I suspect your instrument panel or something shows what gear you are in with an LED display.

Data bus clock noise, strobed LED displays, and all these other controls and indicators were NOT designed in ways to supress the
noise they inevitably create. If you have 5-10 years to experiment, you may try adding inductors, clamp-on toroids, and adding
bypass capacitors to isolate the noise, but even then, the proximity to the noise producer may mean the antenna is picking up
the noise directly by radiation from the LEDs. Is the antenna a whip or in the windshield?
A whip antenna will pick up the least noise from the car, and maybe the rear fender of the car will be quieter for AM.

Not much you can do about TV cables, except be annoyed that they, too are not really in compliance with
standards regarding leakage.

It sure isn't the same FCC anymore that I was taught about. As a younger man, I thought any such interference producers could be shut
down in distribution or manufacture until the products were in compliance.
In reality, it's anything goes.

There would seem to be a market for super-duper analog AM tuners for cars that could be plugged into the ipod jack! :)
 
Thanks everyone for your replies so far. The car is an 2005 crown vic, antenna is rear mounted and seems more condusive for FM based on it's length. The good thing is that the FM tuner and sound system is sweet, great speakers and a combo CD and cassette (damn no 8 track!). I never thought I'd buy ANY car w/ a bad AM radio but THAT seems to be the only drawback.
I might upgrade the antenna; I think that may be the problem.
 
Let us know if that turns out to be the problem. If the rest of the stereo is sweet, it's definitely a keeper, and a radio is only as go0d as it's antenna. Some of the newer models don't always come with an optimum AM antenna either. Best of luck to you.
 
thanks, will do some research on car antennas; the problem is the FM senstivity to good-VG with the exisiting antenna. Will be completing the purchase on fri.
 
I hate to sound like an "old fart" already (at 42), but I hate to see AM go the way of turntables, cassetes, and (as of 2-17-09) analog :mad: Sure as I'm sitting here, I believe AM will be pretty much gone in the not so distant future. What do you "pros" think? Another 15 or 20? Or less??

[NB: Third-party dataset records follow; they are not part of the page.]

--- config.mk ---
export PLATFORM = sky130hd
export DESIGN_NAME = edcm_ctrl_monitor
export DESIGN_NICKNAME = d
export VERILOG_FILES = /design/src/core/edcm_ctrl_monitor.v
export VERILOG_INCLUDE_DIRS = /design/src /design/src/core
export SDC_FILE = /design/constraint.sdc
export NUM_CORES = 1
export LEC_CHECK = 0
export ABC_AREA = 1
export BUFFER_PORTS_ARGS = -buffer_cell sky130_fd_sc_hd__buf_2
export CORE_ASPECT_RATIO = 1.75
export CORE_MARGIN = 10
export CORE_UTILIZATION = 55
export CTS_CLUSTER_DIAMETER = 40
export DETAILED_ROUTE_END_ITERATION = 10
export PLACE_DENSITY_LB_ADDON = 0.3
export SETUP_SLACK_MARGIN = 0.5
export SYNTH_ARGS = -nofsm -noshare
export SYNTH_HDL_FRONTEND = slang
export SYNTH_SLANG_ARGS = --single-unit
--- constraint.sdc ---
create_clock -name ref_clk -period 1.7 [get_ports ref_clk]
set_input_delay 0.255 -clock ref_clk [delete_from_list [all_inputs] [get_ports ref_clk]]
set_output_delay 0.255 -clock ref_clk [all_outputs]
set_load 0.01 [all_outputs]
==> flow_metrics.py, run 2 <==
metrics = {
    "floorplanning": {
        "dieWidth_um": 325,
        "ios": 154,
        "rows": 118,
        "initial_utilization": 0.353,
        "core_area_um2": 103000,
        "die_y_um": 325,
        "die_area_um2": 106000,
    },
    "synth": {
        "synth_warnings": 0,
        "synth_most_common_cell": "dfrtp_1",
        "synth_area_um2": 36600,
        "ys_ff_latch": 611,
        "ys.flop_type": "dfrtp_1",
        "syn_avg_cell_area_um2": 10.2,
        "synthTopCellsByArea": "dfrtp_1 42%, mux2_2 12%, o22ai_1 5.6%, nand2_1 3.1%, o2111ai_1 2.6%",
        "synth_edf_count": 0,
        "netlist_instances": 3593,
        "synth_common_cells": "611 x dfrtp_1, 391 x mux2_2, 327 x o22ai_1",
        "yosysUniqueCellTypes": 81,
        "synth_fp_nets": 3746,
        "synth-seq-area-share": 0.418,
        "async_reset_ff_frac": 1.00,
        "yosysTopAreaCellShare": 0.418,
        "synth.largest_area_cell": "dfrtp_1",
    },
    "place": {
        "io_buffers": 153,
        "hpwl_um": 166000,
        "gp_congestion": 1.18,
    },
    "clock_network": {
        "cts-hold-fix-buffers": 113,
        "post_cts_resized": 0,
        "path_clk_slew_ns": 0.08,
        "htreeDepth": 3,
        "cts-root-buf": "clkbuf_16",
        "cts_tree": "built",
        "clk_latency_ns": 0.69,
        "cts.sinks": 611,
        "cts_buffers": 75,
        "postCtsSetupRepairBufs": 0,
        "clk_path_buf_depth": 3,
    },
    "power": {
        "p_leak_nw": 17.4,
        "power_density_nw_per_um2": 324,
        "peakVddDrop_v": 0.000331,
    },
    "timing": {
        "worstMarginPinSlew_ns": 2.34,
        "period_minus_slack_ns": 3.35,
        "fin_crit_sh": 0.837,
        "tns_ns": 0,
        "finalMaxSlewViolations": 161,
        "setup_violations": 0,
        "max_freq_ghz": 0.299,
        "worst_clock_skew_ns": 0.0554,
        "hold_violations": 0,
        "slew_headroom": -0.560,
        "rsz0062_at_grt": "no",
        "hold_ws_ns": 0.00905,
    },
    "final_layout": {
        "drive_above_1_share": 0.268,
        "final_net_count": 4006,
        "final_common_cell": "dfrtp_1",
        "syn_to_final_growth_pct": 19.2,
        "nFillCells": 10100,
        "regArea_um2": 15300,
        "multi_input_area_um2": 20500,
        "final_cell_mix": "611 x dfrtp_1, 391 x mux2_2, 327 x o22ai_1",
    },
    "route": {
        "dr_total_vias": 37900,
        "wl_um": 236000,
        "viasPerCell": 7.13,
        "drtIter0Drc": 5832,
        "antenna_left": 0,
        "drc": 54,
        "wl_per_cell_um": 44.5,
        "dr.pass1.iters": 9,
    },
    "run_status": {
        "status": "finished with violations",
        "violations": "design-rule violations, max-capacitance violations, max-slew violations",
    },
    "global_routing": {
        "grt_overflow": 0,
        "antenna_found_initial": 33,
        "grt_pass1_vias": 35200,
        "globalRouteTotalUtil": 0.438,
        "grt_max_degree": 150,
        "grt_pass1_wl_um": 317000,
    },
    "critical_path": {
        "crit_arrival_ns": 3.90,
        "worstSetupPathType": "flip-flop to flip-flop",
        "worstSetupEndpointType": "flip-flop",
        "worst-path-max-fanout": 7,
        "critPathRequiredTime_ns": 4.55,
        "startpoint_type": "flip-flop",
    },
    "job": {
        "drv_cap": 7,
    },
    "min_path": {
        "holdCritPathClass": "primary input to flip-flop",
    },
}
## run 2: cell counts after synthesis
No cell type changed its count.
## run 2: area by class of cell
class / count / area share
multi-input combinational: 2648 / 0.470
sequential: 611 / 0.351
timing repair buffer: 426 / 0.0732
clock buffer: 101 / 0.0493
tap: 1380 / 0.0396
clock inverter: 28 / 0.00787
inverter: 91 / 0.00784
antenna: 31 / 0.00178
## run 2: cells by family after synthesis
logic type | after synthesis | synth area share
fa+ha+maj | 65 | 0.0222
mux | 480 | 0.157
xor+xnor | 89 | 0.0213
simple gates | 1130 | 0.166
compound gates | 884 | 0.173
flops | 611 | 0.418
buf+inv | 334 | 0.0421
`config.mk`:
```
export PLATFORM = sky130hd
export DESIGN_NAME = asp_status_regs
export DESIGN_NICKNAME = d
export VERILOG_FILES = /design/src/logic/asp_sync.v /design/src/logic/asp_status_regs.v
export VERILOG_INCLUDE_DIRS = /design/src /design/src/logic
export SDC_FILE = /design/constraint.sdc
export NUM_CORES = 1
export LEC_CHECK = 0
export BUFFER_PORTS_ARGS = -buffer_cell sky130_fd_sc_hd__buf_2
export CORE_MARGIN = 2
export CORE_UTILIZATION = 35
export CTS_BUF_LIST = sky130_fd_sc_hd__clkbuf_2
export CTS_CLUSTER_SIZE = 40
export DETAILED_ROUTE_END_ITERATION = 10
export GPL_TIMING_DRIVEN = 0
export HOLD_SLACK_MARGIN = 0.05
export PLACE_DENSITY = 0.49
export SLEW_MARGIN = 20
export SYNTH_ARGS = -nofsm -noshare
export SYNTH_HDL_FRONTEND = slang
export SYNTH_SLANG_ARGS = --single-unit
```
`constraint.sdc`:
```
create_clock -name mclk_i -period 1.7 [get_ports mclk_i]
set_input_delay 0.34 -clock mclk_i [delete_from_list [all_inputs] [get_ports mclk_i]]
set_output_delay 0.34 -clock mclk_i [all_outputs]
set_load 0.02 [all_outputs]
```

Luckily I get excellent AM in my 2003 Taurus, and respectable in my '95 Cutlass. Guess I'd better enjoy it while I can ::)
 
im by no means an everyday am listener, buy why get rid of it. i find that cars with the antenna in the glass have shitty reception.

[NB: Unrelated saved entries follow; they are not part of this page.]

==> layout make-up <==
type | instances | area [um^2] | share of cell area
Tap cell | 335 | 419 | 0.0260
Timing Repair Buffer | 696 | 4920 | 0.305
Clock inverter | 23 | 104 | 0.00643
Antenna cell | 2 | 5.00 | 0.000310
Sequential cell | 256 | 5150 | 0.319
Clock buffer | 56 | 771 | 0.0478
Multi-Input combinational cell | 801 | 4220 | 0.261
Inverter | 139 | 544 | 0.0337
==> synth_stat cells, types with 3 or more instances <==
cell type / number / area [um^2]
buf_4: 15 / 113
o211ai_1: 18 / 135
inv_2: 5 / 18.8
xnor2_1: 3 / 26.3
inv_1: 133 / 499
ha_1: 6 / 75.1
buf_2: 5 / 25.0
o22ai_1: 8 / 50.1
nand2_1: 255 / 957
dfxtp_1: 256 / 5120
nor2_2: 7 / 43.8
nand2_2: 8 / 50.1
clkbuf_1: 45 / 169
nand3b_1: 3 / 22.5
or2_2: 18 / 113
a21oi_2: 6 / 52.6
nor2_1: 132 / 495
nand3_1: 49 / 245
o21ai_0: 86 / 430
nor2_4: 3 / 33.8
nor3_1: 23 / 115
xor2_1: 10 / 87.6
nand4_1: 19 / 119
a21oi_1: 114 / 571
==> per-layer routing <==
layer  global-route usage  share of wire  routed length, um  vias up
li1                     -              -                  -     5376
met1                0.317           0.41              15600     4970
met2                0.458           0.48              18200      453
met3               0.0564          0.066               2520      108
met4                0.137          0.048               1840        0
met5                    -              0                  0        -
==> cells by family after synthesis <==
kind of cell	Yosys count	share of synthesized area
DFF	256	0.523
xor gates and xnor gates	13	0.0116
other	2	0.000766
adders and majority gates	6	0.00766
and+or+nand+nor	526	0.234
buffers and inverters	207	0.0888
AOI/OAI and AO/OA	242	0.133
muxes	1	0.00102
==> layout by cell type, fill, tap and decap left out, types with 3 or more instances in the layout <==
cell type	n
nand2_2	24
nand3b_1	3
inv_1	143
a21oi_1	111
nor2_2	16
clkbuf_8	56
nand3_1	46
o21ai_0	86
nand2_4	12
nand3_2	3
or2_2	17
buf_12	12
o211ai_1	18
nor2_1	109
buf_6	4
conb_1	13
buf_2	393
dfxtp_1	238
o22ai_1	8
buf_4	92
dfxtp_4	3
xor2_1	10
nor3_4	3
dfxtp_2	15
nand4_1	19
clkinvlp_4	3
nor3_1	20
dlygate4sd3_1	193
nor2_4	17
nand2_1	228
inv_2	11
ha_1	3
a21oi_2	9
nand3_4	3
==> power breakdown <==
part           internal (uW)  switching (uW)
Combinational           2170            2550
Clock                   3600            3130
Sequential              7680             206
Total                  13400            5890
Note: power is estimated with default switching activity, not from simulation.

ps, i still have a turntable..i use it all the time.
 
I used to have an old F-100 pickup and the radio always sounded better after a tune-up. New spark plugs and spark plug wires seemed to make a difference.
 
flytrap said:
I used to have an old F-100 pickup and the radio always sounded better after a tune-up. New spark plugs and spark plug wires seemed to make a difference.

I think they do to0, maybe it's the better connection of a new spark plug that is like a noise filter. I've noticed a slight improvement in the cars I have driven after a tune-up.
 
You guys can still get AM????

You must not live near any electrical lines! ;D
(Around here, it seems that all the power lines are about 100 years old, and arc constantly. I guess we could use a few good hurricanes to take them out, so we can "upgrade" to new hardware.)